In vivo inhibition of nuclear ACE2 translocation protects against SARS-CoV-2 replication and lung damage through epigenetic imprinting.

In vitro, ACE2 translocates to the nucleus to induce SARS-CoV-2 replication. Here, using digital spatial profiling of lung tissues from SARS-CoV-2-infected golden Syrian hamsters, we show that a specific and selective peptide inhibitor of nuclear ACE2 (NACE2i) inhibits viral replication two days after SARS-CoV-2 infection. Moreover, the peptide also prevents inflammation and macrophage infiltration, and increases NK cell infiltration in bronchioles. NACE2i treatment increases the levels of the active histone mark, H3K27ac, restores host translation in infected hamster bronchiolar cells, and leads to an enrichment in methylated ACE2 in hamster bronchioles and lung macrophages, a signature associated with virus protection.

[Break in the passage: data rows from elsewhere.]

### src/rtl/uart_rx.sv
// UART receive path: oversampled start detect, 2-of-3 mid-bit vote,
// LSB-first deserialize, optional parity and stop check.
module uart_rx #(
    parameter int DATA_WIDTH = 8
) (
    input  logic                  CLK,
    input  logic                  RST,
    input  logic                  RX_IN,
    input  logic [5:0]            Prescale,
    input  logic                  PAR_EN,
    input  logic                  PAR_TYP,
    output logic [DATA_WIDTH-1:0] P_DATA,
    output logic                  data_valid,
    output logic                  par_err,
    output logic                  stp_err
);

    localparam int BW = (DATA_WIDTH > 1) ? $clog2(DATA_WIDTH) : 1;

    typedef enum logic [2:0] {
        IDLE, START, DATA, PARITY, STOP
    } state_t;

    state_t state, state_nx;

    logic [5:0]            edge_cnt;
    logic [5:0]            pre_q;
    logic [5:0]            half;
    logic                  par_en_q;
    logic                  par_typ_q;
    logic [BW-1:0]         bit_cnt;
    logic [DATA_WIDTH-1:0] shreg;
    logic                  s0;
    logic                  s1;
    logic                  bit_smp;
    logic                  par_bad;
    logic                  bit_end;
    logic                  last_bit;

    assign half     = {1'b0, pre_q[5:1]};
    assign bit_end  = (edge_cnt == pre_q - 6'd1);
    assign last_bit = (bit_cnt == BW'(DATA_WIDTH - 1));

    always_ff @(posedge CLK) begin
        if (RST) state <= IDLE;
        else     state <= state_nx;
    end

    always_comb begin
        state_nx = state;
        unique case (state)
            IDLE:    if (!RX_IN) state_nx = START;
            START:   if (bit_end) state_nx = bit_smp ? IDLE : DATA;
            DATA:    if (bit_end && last_bit)
                         state_nx = par_en_q ? PARITY : STOP;
            PARITY:  if (bit_end) state_nx = STOP;
            STOP:    if (bit_end) state_nx = IDLE;
            default: state_nx = IDLE;
        endcase
    end

    always_ff @(posedge CLK) begin
        if (RST) begin
            edge_cnt   <= '0;
            pre_q      <= '0;
            par_en_q   <= 1'b0;
            par_typ_q  <= 1'b0;
            bit_cnt    <= '0;
            shreg      <= '0;
            s0         <= 1'b0;
            s1         <= 1'b0;
            bit_smp    <= 1'b0;
            par_bad    <= 1'b0;
            P_DATA     <= '0;
            data_valid <= 1'b0;
            par_err    <= 1'b0;
            stp_err    <= 1'b0;
        end else begin
            data_valid <= 1'b0;
            par_err    <= 1'b0;
            stp_err    <= 1'b0;
            if (state == IDLE) begin
                edge_cnt <= '0;
                bit_cnt  <= '0;
                // detection cycle is edge 0, so the next cycle is edge 1
                if (!RX_IN) begin
                    edge_cnt  <= 6'd1;
                    pre_q     <= Prescale;
                    par_en_q  <= PAR_EN;
                    par_typ_q <= PAR_TYP;
                    par_bad   <= 1'b0;
                end
            end else begin
                edge_cnt <= bit_end ? 6'd0 : edge_cnt + 6'd1;
                if (edge_cnt == half - 6'd1) s0 <= RX_IN;
                if (edge_cnt == half)        s1 <= RX_IN;
                if (edge_cnt == half + 6'd1)
                    bit_smp <= (s0 & s1) | (s0 & RX_IN) | (s1 & RX_IN);
                if (bit_end) begin
                    case (state)
                        DATA: begin
                            shreg   <= {bit_smp, shreg[DATA_WIDTH-1:1]};
                            bit_cnt <= bit_cnt + 1'b1;
                        end
                        PARITY: par_bad <= bit_smp ^ (^shreg) ^ par_typ_q;
                        STOP: begin
                            if (!par_bad && bit_smp) begin
                                data_valid <= 1'b1;
                                P_DATA     <= shreg;
                            end else begin
                                par_err <= par_bad;
                                stp_err <= !bit_smp;
                            end
                        end
                        default: ;
                    endcase
                end
            end
        end
    end

endmodule

### config.mk
export PLATFORM = sky130hd
export DESIGN_NAME = uart_rx
export DESIGN_NICKNAME = d
export VERILOG_FILES = /design/src/rtl/uart_rx.sv
export SDC_FILE = /design/constraint.sdc
export NUM_CORES = 1
export LEC_CHECK = 0
export CAP_MARGIN = 20
export CORE_MARGIN = 1
export CORE_UTILIZATION = 57
export CTS_CLUSTER_SIZE = 25
export DETAILED_ROUTE_END_ITERATION = 7
export PLACE_DENSITY = 0.76
export SYNTH_ARGS = -nofsm -noshare
export SYNTH_HDL_FRONTEND = slang
export SYNTH_SLANG_ARGS = --single-unit
### constraint.sdc
create_clock -name CLK -period 2.31 [get_ports CLK]
set_input_delay 0.3465 -clock CLK [delete_from_list [all_inputs] [get_ports CLK]]
set_output_delay 0.3465 -clock CLK [all_outputs]
set_load 0.02 [all_outputs]
Yosys cells after proc, flatten, opt, wreduce, memory -nomap -nowiden
Cells that the tools add are included.
{"block": "totals", "reg_bits": 43, "out_inout_bits": 11}
{"block": "classes", "addsub": 5, "n_eq_ne": 14, "mux": 16, "n_bitwise": 11, "n_reduce_logical": 20}
{"operator": "$eq A6 B6 Y1", "count": 3}
{"operator": "$mux W3", "count": 6}
{"operator": "$pmux W3 S5", "count": 1}
{"operator": "$mux W6", "count": 2}
{"operator": "$ne A2 B2 Y1 const B", "count": 5}
{"operator": "$reduce_and A2 Y1", "count": 5}
{"operator": "$reduce_xor A8 Y1", "count": 1}
{"operator": "$add A5 B1 Y6 const B", "count": 1}
{"operator": "$add A6 B1 Y6 const B", "count": 1}
{"operator": "$eq A3 B2 Y1 const B", "count": 2}
{"operator": "$eq A3 B3 Y1 const B", "count": 2}
{"operator": "$eq A6 B5 Y1", "count": 1}
{"operator": "$mux W1", "count": 6}
{"operator": "$reduce_and A3 Y1", "count": 2}
{"operator": "$sub A5 B1 Y6 const B", "count": 1}
{"operator": "$sub A6 B1 Y6 const B", "count": 1}
{"operator": "$reduce_and A5 Y1", "count": 1}
{"operator": "$reduce_or A5 Y1", "count": 1}
{"operator": "$not A1 Y1", "count": 4}
{"operator": "$reduce_and A4 Y1", "count": 1}
{"operator": "$reduce_bool A2 Y1", "count": 2}
{"operator": "$reduce_or A4 Y1", "count": 1}
{"operator": "$add A3 B1 Y3 const B", "count": 1}
{"operator": "$and A1 B1 Y1", "count": 3}
{"operator": "other kinds (8)", "count": 12}

Depth between registers and ports, before layout
{"block": "depth", "word_depth": 6, "ltp_mapped": 9, "depth_no_buf": 7}

Worst setup path after synthesis
Ideal clock, no wire load.
{"block": "synth_path", "path_type": "register -> register", "startpoint": "register pre_q[2]", "endpoint": "register P_DATA[1]", "setup_time_ns": 0.119, "arrival_time_ns": 1.984, "t_required_ns": 2.191, "path_slack_ns": 0.207, "stages_incl_launch_ff": 10, "path_buffers": 2, "synth_period_minus_slack_ns": 2.103, "cell_sequence": "dfxtp_1 > buf_2 > inv_1 > ha_1 > nor3b_2 > a21oi_1 > o211ai_4 > or3_1 > buf_2 > mux2i_1"}
{"block": "synth_via", "elab_chain_len": 3}
{"element": "start, declared", "line_no": "27", "source": "logic [5:0] pre_q;"}
{"element": "start signal, assigned", "line_no": "88", "source": "pre_q <= Prescale;"}
{"element": "$sub A6 B1 Y6", "line_no": "41", "source": "assign bit_end = (edge_cnt == pre_q - 6'd1);"}
{"element": "$eq A6 B6 Y1", "line_no": "41"}
{"element": "$reduce_and A4 Y1 (no line)"}
{"element": "end signal, assigned", "line_no": "109", "source": "P_DATA <= shreg;"}
{"element": "end, declared", "line_no": "12", "source": "output logic [DATA_WIDTH-1:0] P_DATA,"}
No other way between the ends.
A chain may end at the register's enable or synchronous reset.

Worst setup path after layout
{"block": "layout_path", "startpoint": "register edge_cnt[4]", "endpoint": "register s0"}
{"block": "layout_via", "elab_chain_len": 2}
{"element": "start, declared", "line_no": "26", "source": "logic [5:0] edge_cnt;"}
{"element": "start signal, assigned", "line_no": "94", "source": "edge_cnt <= bit_end ? 6'd0 : edge_cnt + 6'd1;"}
{"element": "$eq A6 B6 Y1", "line_no": "95", "source": "if (edge_cnt == half - 6'd1) s0 <= RX_IN;"}
{"element": "$reduce_and A2 Y1 (no line)"}
{"element": "end signal, assigned", "line_no": "70", "source": "s0 <= 1'b0;"}
{"element": "end signal, assigned", "line_no": "95"}
{"element": "end, declared", "line_no": "33", "source": "logic s0;"}
No other way between the ends.

==> flow_summary.ini <==
[outcome]
status = finished, final reports clean

[setup_path]
slowest_stage = a2111oi_1
path_class = reg -> reg
crit_chain = xor2_1 > nand3_1 > a2111oi_1 > mux2i_1
worstSetupStartpointType = flip-flop
crit_fanout = 6
cp.arrival_ns = 2.38
regToRegSetupSlack_ns = 0.17
cpPeakStageDelay_ns = 0.68
worstSetupEndpointType = flip-flop
worst-path-buf-inv = 0
crit_family = compound AO/OA/AOI/OAI gates
r2r_start = edge_cnt[4]
r2r_end = s0
reg2regPathDepth = 4
worstPathRequired_ns = 2.54

[drt]
route.detailed.drc = 0
final_antenna_net_count = 0
vias = 1869
routedWlPerCell_microns = 14.42
routed_wl_mm = 4.874
drtPass1Iterations = 4
first_iter_violations = 113
avgViaCountPerCell = 5.530

[cells_and_area]
final_nets = 305
final_util = 0.6889
area_growth_pct = 14.39
final_layout_size_suffix_gt1_frac = 0.1111
design_area_sq_mm = 0.002815
layout_commonest_cell = dfxtp_1
final_cell_mix = dfxtp_1 (43), mux2i_1 (32), nor2_1 (24), clkdlybuf4s50_1 (21)
fillers = 330
diodes = 0

[global_route]
grt_max_degree = 33
grt_pass1_vias = 1681
gr-total-overflow = 0
track_usage = 0.2393
grt_pass1_wl_mm = 7.955
grt_antenna_before_repair = 0

[die]
ioPinCount = 22
core_area_sq_mm = 0.004086
die_h_microns = 67.71
start_util = 0.6023
rows = 23
dieArea_sq_mm = 0.004585
die_w_microns = 67.71

[timing]
finalWorstPathRequiredPeriod_ns = 2.142
drv_slew = 0
worst_pin_slew_ns = 0.7016
fin_setup_tns_ns = 0
fmax_mhz = 466.8
max_slew_margin = 0.5287
skew_ns = 0.007224
grt_setup_unrepaired = false
hold_viol = 0
setup_viol = 0
fin_crit_sh = 0.9274

[yosys]
synth_edf_count = 0
ys_seq_area_frac = 0.3498
syn_inst = 265
syn_area_sq_mm = 0.002461
syn_nets = 283
avgSynthCellArea_sq_um = 9.287
synth_warnings = 0
synth-main-ff-cell = dfxtp_1
synth_cell_types = 52
synth-async-reset-ratio = 0
ys_ff_latch = 43

[cts]
htree_levels = 2
cts_setup_buffers = 0
cts_root_buf = clkbuf_8
cts_sinks = 43
post_cts_resized = 0
clkTransAtPathRegs_ns = 0.09
numCtsBuffers = 5
tritoncts = done
clk-insertion-delay-late_ns = 0.30
cts_max_path_buffers = 2
cts_hold_buf = 0

[pwr]
power.total_mw = 1.546
p_comb_frac = 0.188
p_int_mw = 1.102
switching_share = 0.2873
p_clk_frac = 0.306
cellLeakagePower_nw = 1.052
ir_drop_mv = 0.4578
pwr-share-seq = 0.507
p_sw_mw = 0.4442
powerDensity_mw_per_mm2 = 549.2

[worst_hold_path]
hold_path_depth = 2
worstHoldEndpoint = bit_cnt[2]
hold_class = reg -> reg
hp-start = bit_cnt[2]

[place]
placed_cell_area_sq_mm = 0.002729
portBuffers = 21
dpl.hpwl_mm = 3.524
gp_congestion = 0.8695

[flow_run]
drv_cap = 0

In addition, ACE2 methylation is increased in myeloid cells from vaccinated patients and associated with reduced SARS-CoV-2 spike protein expression in monocytes from individuals who have recovered from infection. This protective epigenetic scarring of ACE2 is associated with a reduced latent viral reservoir in monocytes/macrophages and enhanced immune protection against SARS-CoV-2. Nuclear ACE2 may represent a therapeutic target independent of the variant and strain of viruses that use the ACE2 receptor for host cell entry.